Task to complete:
Copy out each line of the data holding "netlist".

Dataset entries:
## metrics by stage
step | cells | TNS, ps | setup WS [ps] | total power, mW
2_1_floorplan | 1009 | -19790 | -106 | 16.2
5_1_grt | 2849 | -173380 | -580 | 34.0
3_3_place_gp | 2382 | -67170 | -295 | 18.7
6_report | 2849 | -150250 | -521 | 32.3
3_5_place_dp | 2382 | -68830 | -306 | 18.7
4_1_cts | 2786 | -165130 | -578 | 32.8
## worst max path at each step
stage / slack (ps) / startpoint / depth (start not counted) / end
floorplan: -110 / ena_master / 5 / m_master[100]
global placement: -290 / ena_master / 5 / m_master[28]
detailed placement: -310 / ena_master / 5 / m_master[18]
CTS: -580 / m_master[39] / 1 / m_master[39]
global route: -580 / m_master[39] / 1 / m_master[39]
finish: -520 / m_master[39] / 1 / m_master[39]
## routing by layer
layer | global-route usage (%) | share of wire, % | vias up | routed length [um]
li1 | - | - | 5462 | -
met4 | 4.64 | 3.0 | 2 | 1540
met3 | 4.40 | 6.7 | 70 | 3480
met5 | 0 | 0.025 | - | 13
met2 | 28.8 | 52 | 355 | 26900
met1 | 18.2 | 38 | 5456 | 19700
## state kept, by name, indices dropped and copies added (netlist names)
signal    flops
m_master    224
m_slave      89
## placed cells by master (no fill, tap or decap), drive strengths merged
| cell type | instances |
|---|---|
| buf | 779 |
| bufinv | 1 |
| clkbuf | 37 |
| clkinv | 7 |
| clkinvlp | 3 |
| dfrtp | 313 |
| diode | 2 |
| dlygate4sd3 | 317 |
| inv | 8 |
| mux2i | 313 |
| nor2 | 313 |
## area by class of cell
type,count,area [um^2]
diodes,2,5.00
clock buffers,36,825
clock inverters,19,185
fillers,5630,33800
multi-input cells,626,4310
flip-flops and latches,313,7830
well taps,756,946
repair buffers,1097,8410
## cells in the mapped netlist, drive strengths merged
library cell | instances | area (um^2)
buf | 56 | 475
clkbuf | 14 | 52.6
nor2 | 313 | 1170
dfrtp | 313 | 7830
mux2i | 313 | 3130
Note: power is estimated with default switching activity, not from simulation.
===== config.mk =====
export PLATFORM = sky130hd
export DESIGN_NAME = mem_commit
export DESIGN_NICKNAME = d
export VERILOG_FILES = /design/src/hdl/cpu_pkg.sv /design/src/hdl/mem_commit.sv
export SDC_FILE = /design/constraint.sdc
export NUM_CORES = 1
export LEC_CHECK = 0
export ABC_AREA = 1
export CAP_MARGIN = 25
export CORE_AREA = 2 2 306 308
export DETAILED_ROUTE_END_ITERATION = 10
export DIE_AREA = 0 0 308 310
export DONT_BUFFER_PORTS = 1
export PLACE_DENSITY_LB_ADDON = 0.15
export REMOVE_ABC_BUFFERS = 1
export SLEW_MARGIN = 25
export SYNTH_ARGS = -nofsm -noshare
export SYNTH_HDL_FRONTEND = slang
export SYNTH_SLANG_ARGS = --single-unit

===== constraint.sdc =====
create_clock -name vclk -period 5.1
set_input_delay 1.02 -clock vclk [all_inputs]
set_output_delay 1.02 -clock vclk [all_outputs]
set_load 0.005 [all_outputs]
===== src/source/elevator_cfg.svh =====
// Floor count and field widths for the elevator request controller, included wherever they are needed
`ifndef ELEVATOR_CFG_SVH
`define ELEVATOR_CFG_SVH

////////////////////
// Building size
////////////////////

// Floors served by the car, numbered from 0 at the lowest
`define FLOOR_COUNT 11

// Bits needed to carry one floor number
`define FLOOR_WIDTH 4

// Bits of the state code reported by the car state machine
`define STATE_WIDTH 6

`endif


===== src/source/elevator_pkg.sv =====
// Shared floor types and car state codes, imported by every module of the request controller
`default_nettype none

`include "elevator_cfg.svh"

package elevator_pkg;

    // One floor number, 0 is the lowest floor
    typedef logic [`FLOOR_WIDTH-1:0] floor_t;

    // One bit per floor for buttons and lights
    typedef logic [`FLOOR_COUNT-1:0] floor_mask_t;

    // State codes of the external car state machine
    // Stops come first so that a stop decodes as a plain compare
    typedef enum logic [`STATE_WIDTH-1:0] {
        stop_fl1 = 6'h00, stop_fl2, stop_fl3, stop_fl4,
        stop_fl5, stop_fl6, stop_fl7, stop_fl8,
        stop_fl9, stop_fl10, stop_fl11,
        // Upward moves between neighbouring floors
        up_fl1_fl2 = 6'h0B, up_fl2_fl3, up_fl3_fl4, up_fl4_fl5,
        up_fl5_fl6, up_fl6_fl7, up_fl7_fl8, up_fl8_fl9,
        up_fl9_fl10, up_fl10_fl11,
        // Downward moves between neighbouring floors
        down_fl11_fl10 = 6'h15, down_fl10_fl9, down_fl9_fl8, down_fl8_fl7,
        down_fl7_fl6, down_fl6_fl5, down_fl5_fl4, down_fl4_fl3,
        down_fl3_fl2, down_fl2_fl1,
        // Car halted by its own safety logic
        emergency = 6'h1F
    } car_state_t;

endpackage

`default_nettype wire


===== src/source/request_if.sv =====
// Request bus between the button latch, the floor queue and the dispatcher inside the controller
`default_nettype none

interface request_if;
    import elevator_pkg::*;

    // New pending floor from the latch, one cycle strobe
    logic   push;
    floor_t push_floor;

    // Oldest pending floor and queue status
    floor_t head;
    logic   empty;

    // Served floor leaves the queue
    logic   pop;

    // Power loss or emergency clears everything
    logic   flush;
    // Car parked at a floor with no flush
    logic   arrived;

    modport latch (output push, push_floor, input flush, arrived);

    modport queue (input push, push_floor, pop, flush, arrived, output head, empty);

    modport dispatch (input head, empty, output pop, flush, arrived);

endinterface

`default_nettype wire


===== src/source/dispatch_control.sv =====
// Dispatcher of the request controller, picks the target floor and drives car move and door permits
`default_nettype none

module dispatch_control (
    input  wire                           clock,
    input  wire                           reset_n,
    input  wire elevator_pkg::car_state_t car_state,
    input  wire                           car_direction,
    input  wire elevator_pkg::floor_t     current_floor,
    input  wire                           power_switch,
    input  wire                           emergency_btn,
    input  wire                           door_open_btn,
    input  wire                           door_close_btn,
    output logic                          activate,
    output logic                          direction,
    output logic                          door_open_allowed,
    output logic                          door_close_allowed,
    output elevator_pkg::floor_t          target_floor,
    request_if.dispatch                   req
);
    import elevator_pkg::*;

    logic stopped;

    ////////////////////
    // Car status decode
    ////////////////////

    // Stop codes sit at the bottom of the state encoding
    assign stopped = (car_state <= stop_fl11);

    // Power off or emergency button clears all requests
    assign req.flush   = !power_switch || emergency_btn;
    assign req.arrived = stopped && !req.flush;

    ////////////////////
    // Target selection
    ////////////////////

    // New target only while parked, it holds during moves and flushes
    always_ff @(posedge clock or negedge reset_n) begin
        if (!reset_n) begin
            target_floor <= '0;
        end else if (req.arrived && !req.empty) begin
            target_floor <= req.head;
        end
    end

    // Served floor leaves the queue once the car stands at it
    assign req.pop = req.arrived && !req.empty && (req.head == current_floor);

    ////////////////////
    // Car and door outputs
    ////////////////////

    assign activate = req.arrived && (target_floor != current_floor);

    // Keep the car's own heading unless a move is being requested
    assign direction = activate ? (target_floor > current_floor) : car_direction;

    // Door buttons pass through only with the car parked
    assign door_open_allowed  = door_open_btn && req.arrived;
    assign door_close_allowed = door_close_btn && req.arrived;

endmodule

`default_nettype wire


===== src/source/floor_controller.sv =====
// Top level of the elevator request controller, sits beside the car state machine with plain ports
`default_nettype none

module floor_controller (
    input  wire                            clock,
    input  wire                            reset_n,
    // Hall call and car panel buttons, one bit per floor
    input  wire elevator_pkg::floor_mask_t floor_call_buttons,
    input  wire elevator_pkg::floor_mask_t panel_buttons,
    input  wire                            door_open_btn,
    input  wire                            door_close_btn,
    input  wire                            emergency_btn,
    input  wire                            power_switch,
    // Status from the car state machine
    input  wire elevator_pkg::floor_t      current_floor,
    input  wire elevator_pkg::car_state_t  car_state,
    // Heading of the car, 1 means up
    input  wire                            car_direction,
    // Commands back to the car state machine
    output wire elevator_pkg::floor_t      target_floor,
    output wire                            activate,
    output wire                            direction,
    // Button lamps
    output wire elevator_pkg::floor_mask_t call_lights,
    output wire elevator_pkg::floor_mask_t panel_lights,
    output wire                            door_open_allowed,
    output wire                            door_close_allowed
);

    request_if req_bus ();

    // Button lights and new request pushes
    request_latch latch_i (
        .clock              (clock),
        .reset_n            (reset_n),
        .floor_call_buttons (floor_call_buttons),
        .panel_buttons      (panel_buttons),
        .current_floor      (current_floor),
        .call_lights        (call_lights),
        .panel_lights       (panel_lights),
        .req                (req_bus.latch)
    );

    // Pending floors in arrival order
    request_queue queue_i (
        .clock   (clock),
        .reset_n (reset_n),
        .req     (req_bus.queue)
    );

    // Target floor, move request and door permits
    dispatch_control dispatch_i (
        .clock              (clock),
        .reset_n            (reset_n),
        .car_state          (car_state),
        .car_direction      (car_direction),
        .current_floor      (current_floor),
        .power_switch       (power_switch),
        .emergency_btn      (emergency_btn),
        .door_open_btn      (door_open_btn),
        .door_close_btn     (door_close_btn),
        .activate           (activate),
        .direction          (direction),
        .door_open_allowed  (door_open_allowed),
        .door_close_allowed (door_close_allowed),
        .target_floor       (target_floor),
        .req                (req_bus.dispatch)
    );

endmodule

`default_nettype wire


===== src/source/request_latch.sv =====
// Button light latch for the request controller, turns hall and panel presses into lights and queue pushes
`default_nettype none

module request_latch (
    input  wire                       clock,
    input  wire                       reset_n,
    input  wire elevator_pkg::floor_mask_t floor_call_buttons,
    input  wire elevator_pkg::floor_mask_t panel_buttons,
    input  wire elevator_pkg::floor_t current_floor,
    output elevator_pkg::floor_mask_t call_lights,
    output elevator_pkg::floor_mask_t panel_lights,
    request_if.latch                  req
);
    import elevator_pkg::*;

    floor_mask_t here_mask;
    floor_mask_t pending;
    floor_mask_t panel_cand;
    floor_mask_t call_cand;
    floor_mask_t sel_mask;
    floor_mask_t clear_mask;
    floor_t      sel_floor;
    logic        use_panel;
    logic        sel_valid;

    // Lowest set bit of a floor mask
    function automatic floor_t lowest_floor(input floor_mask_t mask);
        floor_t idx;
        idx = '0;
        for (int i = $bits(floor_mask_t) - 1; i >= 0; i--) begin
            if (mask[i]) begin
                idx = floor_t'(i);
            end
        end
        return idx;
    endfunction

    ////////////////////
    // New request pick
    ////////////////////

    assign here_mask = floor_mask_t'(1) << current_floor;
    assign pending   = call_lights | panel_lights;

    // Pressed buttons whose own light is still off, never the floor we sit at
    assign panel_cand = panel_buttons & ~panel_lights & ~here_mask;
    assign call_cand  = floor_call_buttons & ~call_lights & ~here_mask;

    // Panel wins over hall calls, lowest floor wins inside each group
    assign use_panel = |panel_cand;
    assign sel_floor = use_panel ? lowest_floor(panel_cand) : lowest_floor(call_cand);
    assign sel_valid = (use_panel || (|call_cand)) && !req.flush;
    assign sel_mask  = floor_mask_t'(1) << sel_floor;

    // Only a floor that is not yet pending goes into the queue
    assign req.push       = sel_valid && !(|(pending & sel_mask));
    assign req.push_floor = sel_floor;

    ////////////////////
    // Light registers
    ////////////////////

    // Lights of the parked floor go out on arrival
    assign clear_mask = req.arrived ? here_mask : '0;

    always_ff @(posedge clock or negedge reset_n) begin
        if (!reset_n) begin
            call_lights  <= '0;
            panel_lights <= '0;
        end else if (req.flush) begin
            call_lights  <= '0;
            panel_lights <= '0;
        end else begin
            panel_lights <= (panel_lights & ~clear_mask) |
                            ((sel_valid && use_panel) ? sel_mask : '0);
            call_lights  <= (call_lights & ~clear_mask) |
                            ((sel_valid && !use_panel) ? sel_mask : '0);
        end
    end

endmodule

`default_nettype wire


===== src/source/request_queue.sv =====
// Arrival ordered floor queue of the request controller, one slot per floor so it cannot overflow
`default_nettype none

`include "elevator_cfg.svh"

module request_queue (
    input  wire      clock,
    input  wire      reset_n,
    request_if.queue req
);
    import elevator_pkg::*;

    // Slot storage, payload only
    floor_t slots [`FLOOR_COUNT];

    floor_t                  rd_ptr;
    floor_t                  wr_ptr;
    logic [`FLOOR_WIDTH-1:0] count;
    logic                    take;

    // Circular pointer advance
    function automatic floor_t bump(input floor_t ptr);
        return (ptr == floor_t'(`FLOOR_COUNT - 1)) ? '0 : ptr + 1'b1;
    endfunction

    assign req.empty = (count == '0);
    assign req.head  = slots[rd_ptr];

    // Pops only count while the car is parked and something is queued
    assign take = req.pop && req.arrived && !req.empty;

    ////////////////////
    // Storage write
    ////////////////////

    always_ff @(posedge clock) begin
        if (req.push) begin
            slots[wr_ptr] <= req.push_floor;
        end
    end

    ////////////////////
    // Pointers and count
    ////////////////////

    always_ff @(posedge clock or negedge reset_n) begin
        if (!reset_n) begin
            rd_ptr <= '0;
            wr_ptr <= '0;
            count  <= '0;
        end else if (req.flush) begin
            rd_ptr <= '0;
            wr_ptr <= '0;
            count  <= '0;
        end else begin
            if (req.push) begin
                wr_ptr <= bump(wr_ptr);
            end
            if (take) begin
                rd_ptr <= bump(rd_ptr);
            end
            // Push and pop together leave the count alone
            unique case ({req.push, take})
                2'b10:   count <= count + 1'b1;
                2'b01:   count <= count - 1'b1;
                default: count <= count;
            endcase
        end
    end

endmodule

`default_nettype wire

Expected output:
## state kept, by name, indices dropped and copies added (netlist names)
## cells in the mapped netlist, drive strengths merged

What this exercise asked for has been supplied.